Stored entries:
----------

Background: an optimization exercise with open tools, aiming at small area, a short achievable clock period and few clock cycles per item. Do not read the settings as production practice.
In this exercise RTL edits were held to simulation tests only and were not proved equivalent to the original.

==> inputs of run a <==
==> flow/design.v (excerpt) <==
module gorilla_enc (
    input  wire        clk,
    input  wire        rst,
    input  wire        in_valid,
    output wire        in_ready,
    input  wire [63:0] in_data,
    input  wire        in_first,
    input  wire        in_last,
    input  wire [1:0]  in_wc,
    output wire        out_valid,
    input  wire        out_ready,
    output wire [63:0] out_data,
    output wire        out_last,
    output wire [3:0]  out_nbytes
);
    function automatic [63:0] rev64(input [63:0] v);
        integer j;
        begin
            for (j = 0; j < 64; j = j + 1)
                rev64[j] = v[63-j];
        end
    endfunction
    function automatic [2:0] lzc8(input [7:0] v);
        begin
            lzc8[2] = ~|v[7:4];
            lzc8[1] = lzc8[2] ? ~|v[3:2] : ~|v[7:6];
            lzc8[0] = lzc8[2] ? (lzc8[1] ? ~v[1] : ~v[3]) : (lzc8[1] ? ~v[5] : ~v[7]);
        end
    endfunction
    function automatic [5:0] lzc_bytes(input [7:0] nzb, input [23:0] cb);
        reg [3:0] v2;  reg [15:0] c2;    
        reg [1:0] v3;  reg [9:0]  c3;    
        integer j;
        begin
            for (j = 0; j < 4; j = j + 1) begin
                v2[j] = nzb[2*j] | nzb[2*j+1];
                c2[4*j +: 4] = nzb[2*j] ? {1'b0, cb[6*j +: 3]} : {1'b1, cb[6*j+3 +: 3]};
            end
            for (j = 0; j < 2; j = j + 1) begin
                v3[j] = v2[2*j] | v2[2*j+1];
                c3[5*j +: 5] = v2[2*j] ? {1'b0, c2[8*j +: 4]} : {1'b1, c2[8*j+4 +: 4]};
            end
            lzc_bytes = v3[0] ? {1'b0, c3[4:0]} : {1'b1, c3[9:5]};
        end
    endfunction
    reg  [1:0]  wc_in;       
    reg  [63:0] prev;        
    reg         s1_v;
    reg         s1_first;
    reg         s1_last;
    reg  [1:0]  s1_wc;
    reg  [63:0] s1_x;        
    reg         s1_nz;
    reg  [5:0]  s1_lz;       
    reg  [5:0]  s1_tz;       
    reg         s1_lg;       
    wire [1:0] cur_wc = in_first ? in_wc : wc_in;
    wire m16 = cur_wc != 2'd0;           
    wire m32 = cur_wc[1];                
    wire m64 = cur_wc == 2'd3;           
  ...
export LEC_CHECK = 0
export CAP_MARGIN = 20
export CORE_MARGIN = 2
export CORE_UTILIZATION = 25
export SLEW_MARGIN = 20
create_clock -name core_clock -period 18.0 [get_ports {clk}]
run.sh (not shown) runs the stock make flow with config.mk's settings and CLKGATE_MAP_FILE= SYNTH_SCRIPT=/design/flow/synth_recipe.tcl, a recipe that flattens the netlist after the stock synthesis.
==> run b (differences from run a) <==
--- a/flow/design.v
+++ b/flow/design.v
@@ -183,30 +183,32 @@
     wire [2:0] sb1   = wr ? ch[2:0] : 3'd0;
     wire [2:0] sa    = take ? sa1 : sa0;
     wire [2:0] sb    = take ? sb1 : sb0;
     wire [3:0] fsl   = fin_in_next ? {ch[2:0], 1'b0} : ch;       
     wire [2:0] sf    = !seal ? 3'd0 : take ? fsl[3:1] : fsl[2:0];
     wire [1:0] c_sh  = c - {1'b0, take};
     wire [1:0] c_nx   = c_sh + ncomp;
     wire [5:0] off_nx = !can ? off : seal ? 6'd0 : endp[5:0];
-    wire       s1_v_nx     = take_in ? 1'b1 : done ? 1'b0 : s1_v;
-    wire       s1_first_nx = take_in ? in_first : s1_first;
-    wire       s1_lg_nx    = take_in ? x_lg : s1_lg;
+    wire       s1_v_nx     = rdy ? in_valid : (s1_v && !done);
+    wire       s1_first_nx = rdy ? in_first : s1_first;
+    wire       s1_lg_nx    = rdy ? x_lg : s1_lg;
     wire       hd_nx       = can ? is_long : hdr_done;
     wire       w_big_nx    = !can ? w_big : s1_first ? 1'b0 :
                              newwin ? (db_new >= 7'd63) : w_big;
     wire       room_nx     = !c_nx[1] || (c_nx == 2'd2 && off_nx == 6'd0);
     wire       long_nx     = !s1_first_nx && !hd_nx && (s1_lg_nx || w_big_nx);
     wire       rdy_nx      = !s1_v_nx || (room_nx && !long_nx);
     wire [5:0] w_lz_nx = (can && newwin) ? s1_lz : w_lz;
     always @(posedge clk) begin
         if (take_in) begin
             prev     <= in_data;
             wc_in    <= cur_wc;
+        end
+        if (rdy) begin
             s1_first <= in_first;
             s1_last  <= in_last;
             s1_wc    <= cur_wc;
             s1_x     <= xu;
             s1_nz    <= x_nz;
             s1_lz    <= x_lz;
             s1_tz    <= x_tz;
             s1_lg    <= x_lg;
==> flow/flow/run.sh (new file) <==
#!/bin/bash
# Standard layout, with timing repair aimed below the design's period
# (repair_timing keeps a setup margin) and plain buffers on the ports.
set -e
export SETUP_SLACK_MARGIN=12.7
export BUFFER_PORTS_ARGS="-buffer_cell sky130_fd_sc_hd__buf_2"
bash standard.sh > standard.log 2>&1
==> flow/standard.sh (new file) <==
#!/bin/bash
# synth_recipe.tcl (not shown) runs the flow's synth.tcl, then flattens the netlist and writes it again
# the make line also repeats each setting of config.mk as NAME=value (left out here)
make -C /OpenROAD-flow-scripts/flow DESIGN_CONFIG=/design/flow/config.mk WORK_HOME=/design/flow/orfs CLKGATE_MAP_FILE= SYNTH_SCRIPT=/design/flow/synth_recipe.tcl "${@:-finish}"
CORE_UTILIZATION = 45   (was 25)
PLACE_DENSITY = 0.7   (was unset)
removed: flow/run.sh
==> comparison table <==
FF-to-FF End: run a q1[49]; run b rdy
Clkbuf count: run a 56; run b 63
Final instance area: run a 33670 um2; run b 31830 um2
First-pass GRT wire length: run a 183.2 mm; run b 152.5 mm
Sequential area share after synthesis: run a 33.63%; run b 35.03%
Result of the run: run a complete, no violations; run b complete, no violations
Fin Clk Skew: run a 0.02591 ns; run b 0.03530 ns
Number of global-route vias before repair: run a 26850; run b 24380
Routed vias/inst: run a 5.779; run b 6.501
Multi-input gate count: run a 2734; run b 2514
Global routing met1 resource utilization: run a 28.26%; run b 40.47%
Footprint of the multi-input gates: run a 18040 um2; run b 17620 um2
Clk tree area frac: run a 4.667%; run b 4.622%
Area growth from synthesis to layout: run a 15.58%; run b 13.12%
Type of the worst setup path: run a flip-flop to flip-flop; run b primary input to flip-flop
Worst-path fanout max: run a 44; run b 6
Testbench counts of run a, summed over its fixed seeds: cycles 18,496, items 18,380.
Testbench counts of run b, summed over its fixed seeds: cycles 18,496, items 18,380.

static timing again, ports no longer ideal:
Ports are ideal in the flow. The routed layouts listed here were re-timed in OpenROAD.
Step 1 assumes that a clkbuf_16 drives the clock port and a buf_2 every other input.
Step 2 times the ports against the registers' clock, not the clock port: input delays grow and output delays shrink by t, the midpoint of the rising clock arrivals with the driver on.
Three values: ideal ports, drivers, drivers and shift; two values: the first two.
run	shift t [ns]	setup slack, ns	latest minus earliest clock arrival (ns)	worst slew at a driven data input, ns	pins driven straight from the clock port
run a	0.659	11.288 / 11.288 / 10.656	0.026 / 0.025	0.06	1
run b	0.661	12.687 / 12.725 / 12.065	0.035 / 0.035	0.10	1
After both steps setup and hold are still met in every run listed. For run a, which loses most, drivers alone change the setup slack by 0.000 ns; drivers and shift together by -0.632 ns.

----------

AIM OF THE TASK
Give back the opening line of the records above and every line after it, up to and including the one with "v3[j] = v2[2*j] | v2[2*j+1];", unchanged.

REPLY
Background: an optimization exercise with open tools, aiming at small area, a short achievable clock period and few clock cycles per item. Do not read the settings as production practice.
In this exercise RTL edits were held to simulation tests only and were not proved equivalent to the original.

==> inputs of run a <==
==> flow/design.v (excerpt) <==
module gorilla_enc (
    input  wire        clk,
    input  wire        rst,
    input  wire        in_valid,
    output wire        in_ready,
    input  wire [63:0] in_data,
    input  wire        in_first,
    input  wire        in_last,
    input  wire [1:0]  in_wc,
    output wire        out_valid,
    input  wire        out_ready,
    output wire [63:0] out_data,
    output wire        out_last,
    output wire [3:0]  out_nbytes
);
    function automatic [63:0] rev64(input [63:0] v);
        integer j;
        begin
            for (j = 0; j < 64; j = j + 1)
                rev64[j] = v[63-j];
        end
    endfunction
    function automatic [2:0] lzc8(input [7:0] v);
        begin
            lzc8[2] = ~|v[7:4];
            lzc8[1] = lzc8[2] ? ~|v[3:2] : ~|v[7:6];
            lzc8[0] = lzc8[2] ? (lzc8[1] ? ~v[1] : ~v[3]) : (lzc8[1] ? ~v[5] : ~v[7]);
        end
    endfunction
    function automatic [5:0] lzc_bytes(input [7:0] nzb, input [23:0] cb);
        reg [3:0] v2;  reg [15:0] c2;    
        reg [1:0] v3;  reg [9:0]  c3;    
        integer j;
        begin
            for (j = 0; j < 4; j = j + 1) begin
                v2[j] = nzb[2*j] | nzb[2*j+1];
                c2[4*j +: 4] = nzb[2*j] ? {1'b0, cb[6*j +: 3]} : {1'b1, cb[6*j+3 +: 3]};
            end
            for (j = 0; j < 2; j = j + 1) begin
                v3[j] = v2[2*j] | v2[2*j+1];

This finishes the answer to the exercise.